<<<<
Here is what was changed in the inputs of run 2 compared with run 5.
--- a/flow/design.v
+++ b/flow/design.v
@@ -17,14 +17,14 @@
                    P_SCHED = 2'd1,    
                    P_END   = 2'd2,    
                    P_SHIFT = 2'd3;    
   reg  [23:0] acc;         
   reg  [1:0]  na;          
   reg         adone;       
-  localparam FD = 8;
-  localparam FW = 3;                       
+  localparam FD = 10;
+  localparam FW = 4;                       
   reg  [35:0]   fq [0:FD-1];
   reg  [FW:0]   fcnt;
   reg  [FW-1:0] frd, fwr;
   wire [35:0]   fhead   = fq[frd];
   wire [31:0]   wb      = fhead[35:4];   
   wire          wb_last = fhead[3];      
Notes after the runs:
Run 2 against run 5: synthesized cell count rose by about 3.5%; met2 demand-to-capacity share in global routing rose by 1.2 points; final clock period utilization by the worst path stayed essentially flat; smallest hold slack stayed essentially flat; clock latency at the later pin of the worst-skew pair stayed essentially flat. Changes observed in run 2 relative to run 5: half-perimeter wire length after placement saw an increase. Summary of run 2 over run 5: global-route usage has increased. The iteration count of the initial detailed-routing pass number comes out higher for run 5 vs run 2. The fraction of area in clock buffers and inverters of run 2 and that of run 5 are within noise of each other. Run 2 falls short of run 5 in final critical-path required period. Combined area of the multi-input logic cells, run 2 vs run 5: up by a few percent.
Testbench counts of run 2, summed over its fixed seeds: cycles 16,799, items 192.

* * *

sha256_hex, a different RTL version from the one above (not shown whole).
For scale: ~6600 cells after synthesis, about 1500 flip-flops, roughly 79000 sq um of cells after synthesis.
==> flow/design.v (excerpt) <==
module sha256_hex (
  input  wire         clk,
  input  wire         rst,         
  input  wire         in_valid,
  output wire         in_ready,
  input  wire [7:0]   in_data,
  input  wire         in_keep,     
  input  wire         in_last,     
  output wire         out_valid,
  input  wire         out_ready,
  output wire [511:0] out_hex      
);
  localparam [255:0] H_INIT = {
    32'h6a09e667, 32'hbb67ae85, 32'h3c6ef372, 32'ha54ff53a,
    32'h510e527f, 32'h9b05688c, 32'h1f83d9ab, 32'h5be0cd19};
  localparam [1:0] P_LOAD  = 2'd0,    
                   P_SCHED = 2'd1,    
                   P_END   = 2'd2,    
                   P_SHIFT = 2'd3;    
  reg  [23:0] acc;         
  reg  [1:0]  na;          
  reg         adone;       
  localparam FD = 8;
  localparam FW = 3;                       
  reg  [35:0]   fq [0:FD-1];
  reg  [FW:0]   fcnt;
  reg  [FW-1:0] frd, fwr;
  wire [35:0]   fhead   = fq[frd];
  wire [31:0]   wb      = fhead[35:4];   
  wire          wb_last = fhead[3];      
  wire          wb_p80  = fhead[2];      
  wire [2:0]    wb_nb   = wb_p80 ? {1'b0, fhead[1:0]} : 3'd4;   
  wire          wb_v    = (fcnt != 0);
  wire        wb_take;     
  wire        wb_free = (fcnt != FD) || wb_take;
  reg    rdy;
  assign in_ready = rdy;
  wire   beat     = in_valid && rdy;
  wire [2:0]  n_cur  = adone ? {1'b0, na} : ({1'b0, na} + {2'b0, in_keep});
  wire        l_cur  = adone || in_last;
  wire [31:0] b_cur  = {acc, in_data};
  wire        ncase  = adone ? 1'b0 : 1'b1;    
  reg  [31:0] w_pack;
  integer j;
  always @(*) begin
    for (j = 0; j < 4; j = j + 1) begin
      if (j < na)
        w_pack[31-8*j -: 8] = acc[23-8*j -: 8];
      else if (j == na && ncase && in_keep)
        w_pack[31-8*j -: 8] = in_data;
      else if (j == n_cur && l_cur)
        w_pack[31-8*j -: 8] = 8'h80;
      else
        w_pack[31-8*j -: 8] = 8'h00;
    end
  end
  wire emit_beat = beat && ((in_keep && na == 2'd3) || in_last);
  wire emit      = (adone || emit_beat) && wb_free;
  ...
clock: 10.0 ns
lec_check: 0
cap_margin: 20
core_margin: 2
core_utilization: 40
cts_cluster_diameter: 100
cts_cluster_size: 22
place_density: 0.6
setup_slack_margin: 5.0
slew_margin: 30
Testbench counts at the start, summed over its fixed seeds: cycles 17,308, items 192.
>>>>
<<<<
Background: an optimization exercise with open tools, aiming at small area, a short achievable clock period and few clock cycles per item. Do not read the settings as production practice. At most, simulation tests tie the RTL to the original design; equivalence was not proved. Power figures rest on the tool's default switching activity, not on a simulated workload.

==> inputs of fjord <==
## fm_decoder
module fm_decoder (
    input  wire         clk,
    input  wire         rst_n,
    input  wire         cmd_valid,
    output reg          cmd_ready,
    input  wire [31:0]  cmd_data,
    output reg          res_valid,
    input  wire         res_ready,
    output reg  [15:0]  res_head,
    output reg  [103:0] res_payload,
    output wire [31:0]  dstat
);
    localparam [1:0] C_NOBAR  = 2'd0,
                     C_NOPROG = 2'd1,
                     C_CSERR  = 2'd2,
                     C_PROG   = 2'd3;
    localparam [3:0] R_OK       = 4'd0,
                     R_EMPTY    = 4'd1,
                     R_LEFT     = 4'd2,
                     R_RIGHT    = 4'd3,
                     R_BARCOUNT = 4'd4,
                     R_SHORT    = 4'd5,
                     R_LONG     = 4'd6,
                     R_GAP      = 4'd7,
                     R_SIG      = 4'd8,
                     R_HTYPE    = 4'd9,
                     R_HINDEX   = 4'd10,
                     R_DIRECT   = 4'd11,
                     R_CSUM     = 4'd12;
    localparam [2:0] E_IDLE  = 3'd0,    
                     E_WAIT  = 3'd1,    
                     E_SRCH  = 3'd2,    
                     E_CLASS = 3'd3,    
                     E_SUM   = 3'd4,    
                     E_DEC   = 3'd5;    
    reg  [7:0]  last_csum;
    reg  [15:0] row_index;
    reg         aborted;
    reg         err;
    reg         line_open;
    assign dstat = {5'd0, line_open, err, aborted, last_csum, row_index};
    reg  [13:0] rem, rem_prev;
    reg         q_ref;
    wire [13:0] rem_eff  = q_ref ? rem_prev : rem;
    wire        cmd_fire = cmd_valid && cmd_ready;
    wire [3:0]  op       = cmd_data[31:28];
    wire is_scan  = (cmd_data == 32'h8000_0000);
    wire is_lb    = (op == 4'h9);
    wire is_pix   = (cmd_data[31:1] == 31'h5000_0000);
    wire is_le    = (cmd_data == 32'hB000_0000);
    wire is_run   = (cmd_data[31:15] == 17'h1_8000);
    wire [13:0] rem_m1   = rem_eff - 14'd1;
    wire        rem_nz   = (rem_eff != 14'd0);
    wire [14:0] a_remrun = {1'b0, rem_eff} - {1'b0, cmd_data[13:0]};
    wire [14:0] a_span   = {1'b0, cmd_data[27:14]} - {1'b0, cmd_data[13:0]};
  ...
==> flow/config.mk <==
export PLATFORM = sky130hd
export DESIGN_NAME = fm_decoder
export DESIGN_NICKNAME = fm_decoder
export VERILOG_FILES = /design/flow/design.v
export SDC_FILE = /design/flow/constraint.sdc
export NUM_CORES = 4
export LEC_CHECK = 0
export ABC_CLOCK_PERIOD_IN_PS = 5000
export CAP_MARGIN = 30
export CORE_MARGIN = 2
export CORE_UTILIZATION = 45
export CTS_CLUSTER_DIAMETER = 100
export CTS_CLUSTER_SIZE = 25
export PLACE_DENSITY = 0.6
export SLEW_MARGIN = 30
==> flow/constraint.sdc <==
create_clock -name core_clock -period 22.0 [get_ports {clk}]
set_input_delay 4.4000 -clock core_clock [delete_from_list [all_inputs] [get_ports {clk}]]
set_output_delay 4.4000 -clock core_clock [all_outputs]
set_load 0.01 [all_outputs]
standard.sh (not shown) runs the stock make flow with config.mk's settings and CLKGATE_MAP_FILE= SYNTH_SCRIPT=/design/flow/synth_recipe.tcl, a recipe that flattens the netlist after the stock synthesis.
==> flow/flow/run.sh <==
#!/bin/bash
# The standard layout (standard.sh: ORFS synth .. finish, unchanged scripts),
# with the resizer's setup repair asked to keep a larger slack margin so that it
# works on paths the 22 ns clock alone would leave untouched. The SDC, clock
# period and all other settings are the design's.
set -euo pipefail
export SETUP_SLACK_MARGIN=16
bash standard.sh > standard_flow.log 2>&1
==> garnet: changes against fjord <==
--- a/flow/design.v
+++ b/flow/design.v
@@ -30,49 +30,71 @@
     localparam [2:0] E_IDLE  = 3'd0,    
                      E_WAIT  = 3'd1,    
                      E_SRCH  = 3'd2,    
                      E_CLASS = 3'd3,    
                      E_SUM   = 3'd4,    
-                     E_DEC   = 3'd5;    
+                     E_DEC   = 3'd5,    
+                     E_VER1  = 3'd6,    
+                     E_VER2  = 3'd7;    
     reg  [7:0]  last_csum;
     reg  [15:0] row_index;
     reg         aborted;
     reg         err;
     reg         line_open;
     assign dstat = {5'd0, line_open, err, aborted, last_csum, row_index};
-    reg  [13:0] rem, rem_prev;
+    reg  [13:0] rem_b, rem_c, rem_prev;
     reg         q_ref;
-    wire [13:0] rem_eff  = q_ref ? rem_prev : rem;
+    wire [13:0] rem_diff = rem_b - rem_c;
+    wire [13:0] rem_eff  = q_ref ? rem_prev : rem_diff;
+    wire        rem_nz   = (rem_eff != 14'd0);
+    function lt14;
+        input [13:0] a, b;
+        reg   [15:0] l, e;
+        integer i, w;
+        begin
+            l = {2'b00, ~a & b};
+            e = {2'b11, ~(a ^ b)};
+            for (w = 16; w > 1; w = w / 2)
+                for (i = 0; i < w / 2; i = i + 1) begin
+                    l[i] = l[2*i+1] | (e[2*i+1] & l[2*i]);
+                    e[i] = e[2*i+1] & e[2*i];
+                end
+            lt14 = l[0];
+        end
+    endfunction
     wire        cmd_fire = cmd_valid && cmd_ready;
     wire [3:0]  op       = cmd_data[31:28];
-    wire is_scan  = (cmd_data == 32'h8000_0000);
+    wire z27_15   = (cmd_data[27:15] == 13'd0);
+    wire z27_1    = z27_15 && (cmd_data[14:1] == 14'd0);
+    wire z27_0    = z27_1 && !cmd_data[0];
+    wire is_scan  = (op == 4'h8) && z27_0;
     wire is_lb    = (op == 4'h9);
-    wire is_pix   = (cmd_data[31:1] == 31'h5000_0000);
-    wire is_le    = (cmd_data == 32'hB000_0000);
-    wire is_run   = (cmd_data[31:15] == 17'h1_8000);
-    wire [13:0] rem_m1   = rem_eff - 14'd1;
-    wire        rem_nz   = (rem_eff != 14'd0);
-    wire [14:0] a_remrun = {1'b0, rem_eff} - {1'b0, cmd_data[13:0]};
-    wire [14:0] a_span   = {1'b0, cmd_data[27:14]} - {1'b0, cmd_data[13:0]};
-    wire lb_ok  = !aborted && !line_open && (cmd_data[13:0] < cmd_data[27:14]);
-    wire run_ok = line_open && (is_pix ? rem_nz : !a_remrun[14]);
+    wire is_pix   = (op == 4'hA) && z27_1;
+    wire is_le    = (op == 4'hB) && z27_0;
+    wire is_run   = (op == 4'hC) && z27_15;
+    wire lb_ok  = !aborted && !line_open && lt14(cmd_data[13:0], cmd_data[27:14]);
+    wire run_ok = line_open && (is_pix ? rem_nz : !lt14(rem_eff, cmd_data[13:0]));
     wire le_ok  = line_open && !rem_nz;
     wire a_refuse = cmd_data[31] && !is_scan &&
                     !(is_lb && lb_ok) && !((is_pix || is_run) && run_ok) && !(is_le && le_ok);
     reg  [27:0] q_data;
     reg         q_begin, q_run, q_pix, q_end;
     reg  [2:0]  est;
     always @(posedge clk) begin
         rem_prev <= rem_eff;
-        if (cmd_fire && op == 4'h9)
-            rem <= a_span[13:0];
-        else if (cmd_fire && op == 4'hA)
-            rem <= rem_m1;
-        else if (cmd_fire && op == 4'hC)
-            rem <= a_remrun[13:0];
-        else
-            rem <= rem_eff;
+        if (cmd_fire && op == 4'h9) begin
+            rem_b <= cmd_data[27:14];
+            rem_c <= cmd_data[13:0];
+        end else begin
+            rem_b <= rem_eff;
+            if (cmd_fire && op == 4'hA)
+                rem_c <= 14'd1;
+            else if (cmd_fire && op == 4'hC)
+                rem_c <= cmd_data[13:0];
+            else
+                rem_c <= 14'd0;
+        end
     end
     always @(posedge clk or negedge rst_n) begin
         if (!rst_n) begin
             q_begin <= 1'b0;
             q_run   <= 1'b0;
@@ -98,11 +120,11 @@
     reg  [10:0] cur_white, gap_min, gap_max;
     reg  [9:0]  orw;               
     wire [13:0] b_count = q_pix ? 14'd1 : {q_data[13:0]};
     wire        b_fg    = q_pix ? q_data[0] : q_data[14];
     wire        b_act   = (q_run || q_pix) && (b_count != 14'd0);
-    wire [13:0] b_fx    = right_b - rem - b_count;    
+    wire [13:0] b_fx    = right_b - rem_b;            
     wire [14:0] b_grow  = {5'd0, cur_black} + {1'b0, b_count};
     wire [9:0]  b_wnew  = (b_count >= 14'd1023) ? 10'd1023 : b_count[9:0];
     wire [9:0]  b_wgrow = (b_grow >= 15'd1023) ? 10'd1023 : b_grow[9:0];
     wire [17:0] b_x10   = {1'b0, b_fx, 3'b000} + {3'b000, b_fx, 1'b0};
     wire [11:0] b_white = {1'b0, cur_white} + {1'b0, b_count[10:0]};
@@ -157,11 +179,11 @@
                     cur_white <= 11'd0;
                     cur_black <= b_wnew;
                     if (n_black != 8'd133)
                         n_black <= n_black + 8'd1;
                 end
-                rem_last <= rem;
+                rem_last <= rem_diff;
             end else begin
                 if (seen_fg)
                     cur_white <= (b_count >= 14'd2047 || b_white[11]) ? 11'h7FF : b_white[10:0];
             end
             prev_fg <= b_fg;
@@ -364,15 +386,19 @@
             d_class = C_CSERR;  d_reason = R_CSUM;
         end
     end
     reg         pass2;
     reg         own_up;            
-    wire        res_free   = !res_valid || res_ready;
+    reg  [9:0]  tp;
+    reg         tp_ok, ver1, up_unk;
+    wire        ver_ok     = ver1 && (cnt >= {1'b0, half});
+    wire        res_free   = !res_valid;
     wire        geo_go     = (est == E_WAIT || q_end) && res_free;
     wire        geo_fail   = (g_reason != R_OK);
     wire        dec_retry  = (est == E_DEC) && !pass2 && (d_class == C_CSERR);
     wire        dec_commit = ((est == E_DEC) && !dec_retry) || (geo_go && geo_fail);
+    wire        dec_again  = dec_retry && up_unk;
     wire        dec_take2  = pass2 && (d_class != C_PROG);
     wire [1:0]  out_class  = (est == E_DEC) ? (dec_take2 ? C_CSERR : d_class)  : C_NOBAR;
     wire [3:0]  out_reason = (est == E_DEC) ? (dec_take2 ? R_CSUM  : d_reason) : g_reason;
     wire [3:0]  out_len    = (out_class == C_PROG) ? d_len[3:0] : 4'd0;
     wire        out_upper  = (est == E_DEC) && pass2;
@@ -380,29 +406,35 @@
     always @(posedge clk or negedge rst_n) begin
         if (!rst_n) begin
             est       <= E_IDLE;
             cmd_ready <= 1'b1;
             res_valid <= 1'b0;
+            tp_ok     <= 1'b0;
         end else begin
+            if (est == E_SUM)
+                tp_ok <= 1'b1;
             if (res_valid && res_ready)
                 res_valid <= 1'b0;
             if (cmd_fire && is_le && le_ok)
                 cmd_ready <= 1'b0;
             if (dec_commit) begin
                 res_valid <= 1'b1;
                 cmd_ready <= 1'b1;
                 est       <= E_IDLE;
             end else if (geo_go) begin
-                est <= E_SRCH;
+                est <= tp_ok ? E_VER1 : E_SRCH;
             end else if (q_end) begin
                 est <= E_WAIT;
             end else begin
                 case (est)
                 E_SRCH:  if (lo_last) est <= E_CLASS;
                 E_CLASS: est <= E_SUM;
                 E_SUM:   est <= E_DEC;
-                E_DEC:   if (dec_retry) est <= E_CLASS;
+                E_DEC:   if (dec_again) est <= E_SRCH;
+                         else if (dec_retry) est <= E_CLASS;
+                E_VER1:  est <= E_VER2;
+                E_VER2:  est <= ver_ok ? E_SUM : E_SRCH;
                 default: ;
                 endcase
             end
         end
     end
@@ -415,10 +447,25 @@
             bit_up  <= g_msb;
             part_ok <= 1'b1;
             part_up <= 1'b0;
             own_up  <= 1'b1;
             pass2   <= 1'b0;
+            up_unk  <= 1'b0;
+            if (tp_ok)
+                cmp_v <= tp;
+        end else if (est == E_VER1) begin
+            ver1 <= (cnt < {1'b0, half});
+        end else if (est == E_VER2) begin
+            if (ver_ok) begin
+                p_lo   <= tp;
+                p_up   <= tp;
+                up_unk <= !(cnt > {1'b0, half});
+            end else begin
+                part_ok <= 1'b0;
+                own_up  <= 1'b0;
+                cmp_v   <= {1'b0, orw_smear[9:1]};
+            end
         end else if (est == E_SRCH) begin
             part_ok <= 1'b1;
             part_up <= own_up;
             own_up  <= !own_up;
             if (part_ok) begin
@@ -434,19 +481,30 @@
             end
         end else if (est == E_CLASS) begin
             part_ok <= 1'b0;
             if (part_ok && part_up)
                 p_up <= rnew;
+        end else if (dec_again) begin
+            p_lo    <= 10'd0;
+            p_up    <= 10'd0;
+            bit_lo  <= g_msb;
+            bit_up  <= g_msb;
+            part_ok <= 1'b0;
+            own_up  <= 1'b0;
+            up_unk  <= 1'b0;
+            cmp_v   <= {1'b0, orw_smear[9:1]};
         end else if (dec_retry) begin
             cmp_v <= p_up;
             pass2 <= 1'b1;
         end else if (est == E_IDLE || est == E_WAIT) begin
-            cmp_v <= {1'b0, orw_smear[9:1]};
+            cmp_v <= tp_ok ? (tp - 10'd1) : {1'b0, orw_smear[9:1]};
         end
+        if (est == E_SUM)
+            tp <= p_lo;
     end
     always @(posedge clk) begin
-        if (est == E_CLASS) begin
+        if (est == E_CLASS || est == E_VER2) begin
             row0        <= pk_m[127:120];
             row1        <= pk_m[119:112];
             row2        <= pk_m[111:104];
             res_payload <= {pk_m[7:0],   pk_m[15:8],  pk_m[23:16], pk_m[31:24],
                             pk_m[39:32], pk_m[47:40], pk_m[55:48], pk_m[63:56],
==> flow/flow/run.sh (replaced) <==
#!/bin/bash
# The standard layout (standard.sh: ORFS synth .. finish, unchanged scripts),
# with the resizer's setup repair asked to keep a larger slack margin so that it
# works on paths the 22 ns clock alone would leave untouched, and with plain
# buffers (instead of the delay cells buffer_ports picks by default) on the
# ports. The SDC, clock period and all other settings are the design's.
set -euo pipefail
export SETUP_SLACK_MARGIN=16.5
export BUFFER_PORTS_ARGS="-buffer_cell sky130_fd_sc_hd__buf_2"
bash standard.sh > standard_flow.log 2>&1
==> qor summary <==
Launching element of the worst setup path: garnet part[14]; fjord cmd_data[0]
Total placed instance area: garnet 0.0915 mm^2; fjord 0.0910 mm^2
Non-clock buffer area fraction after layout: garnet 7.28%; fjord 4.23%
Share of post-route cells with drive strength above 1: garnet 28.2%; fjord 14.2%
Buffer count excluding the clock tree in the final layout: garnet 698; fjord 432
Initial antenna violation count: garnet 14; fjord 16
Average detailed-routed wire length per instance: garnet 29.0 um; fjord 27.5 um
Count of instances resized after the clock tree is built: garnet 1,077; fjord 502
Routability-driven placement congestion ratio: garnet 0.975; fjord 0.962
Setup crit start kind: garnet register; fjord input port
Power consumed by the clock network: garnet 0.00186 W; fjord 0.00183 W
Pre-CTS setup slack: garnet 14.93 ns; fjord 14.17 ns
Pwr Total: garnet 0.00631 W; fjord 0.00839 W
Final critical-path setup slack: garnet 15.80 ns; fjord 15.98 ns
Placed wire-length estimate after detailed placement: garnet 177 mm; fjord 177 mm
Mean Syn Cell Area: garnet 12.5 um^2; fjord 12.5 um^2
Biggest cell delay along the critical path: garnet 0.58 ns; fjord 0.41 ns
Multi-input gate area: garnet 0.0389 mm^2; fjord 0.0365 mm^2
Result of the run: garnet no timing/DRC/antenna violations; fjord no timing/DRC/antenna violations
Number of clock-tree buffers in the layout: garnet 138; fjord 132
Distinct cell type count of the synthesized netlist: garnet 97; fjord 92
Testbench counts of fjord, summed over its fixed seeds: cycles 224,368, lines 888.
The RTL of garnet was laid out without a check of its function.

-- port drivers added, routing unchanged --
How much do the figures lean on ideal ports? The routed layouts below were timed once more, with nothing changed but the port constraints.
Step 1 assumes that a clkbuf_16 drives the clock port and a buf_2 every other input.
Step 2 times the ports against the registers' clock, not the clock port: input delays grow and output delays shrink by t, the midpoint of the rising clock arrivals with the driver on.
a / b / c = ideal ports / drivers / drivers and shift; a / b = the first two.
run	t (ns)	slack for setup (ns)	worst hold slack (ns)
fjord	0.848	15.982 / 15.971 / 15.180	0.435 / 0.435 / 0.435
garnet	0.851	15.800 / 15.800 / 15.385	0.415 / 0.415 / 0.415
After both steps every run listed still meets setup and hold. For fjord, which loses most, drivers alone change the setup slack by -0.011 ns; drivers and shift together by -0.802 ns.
>>>>
● EXERCISE REQUIREMENTS:
Return each line from the material that includes the string "adone".

● THE ANSWER:
   reg         adone;       
  reg         adone;       
  wire [2:0]  n_cur  = adone ? {1'b0, na} : ({1'b0, na} + {2'b0, in_keep});
  wire        l_cur  = adone || in_last;
  wire        ncase  = adone ? 1'b0 : 1'b1;    
  wire emit      = (adone || emit_beat) && wb_free;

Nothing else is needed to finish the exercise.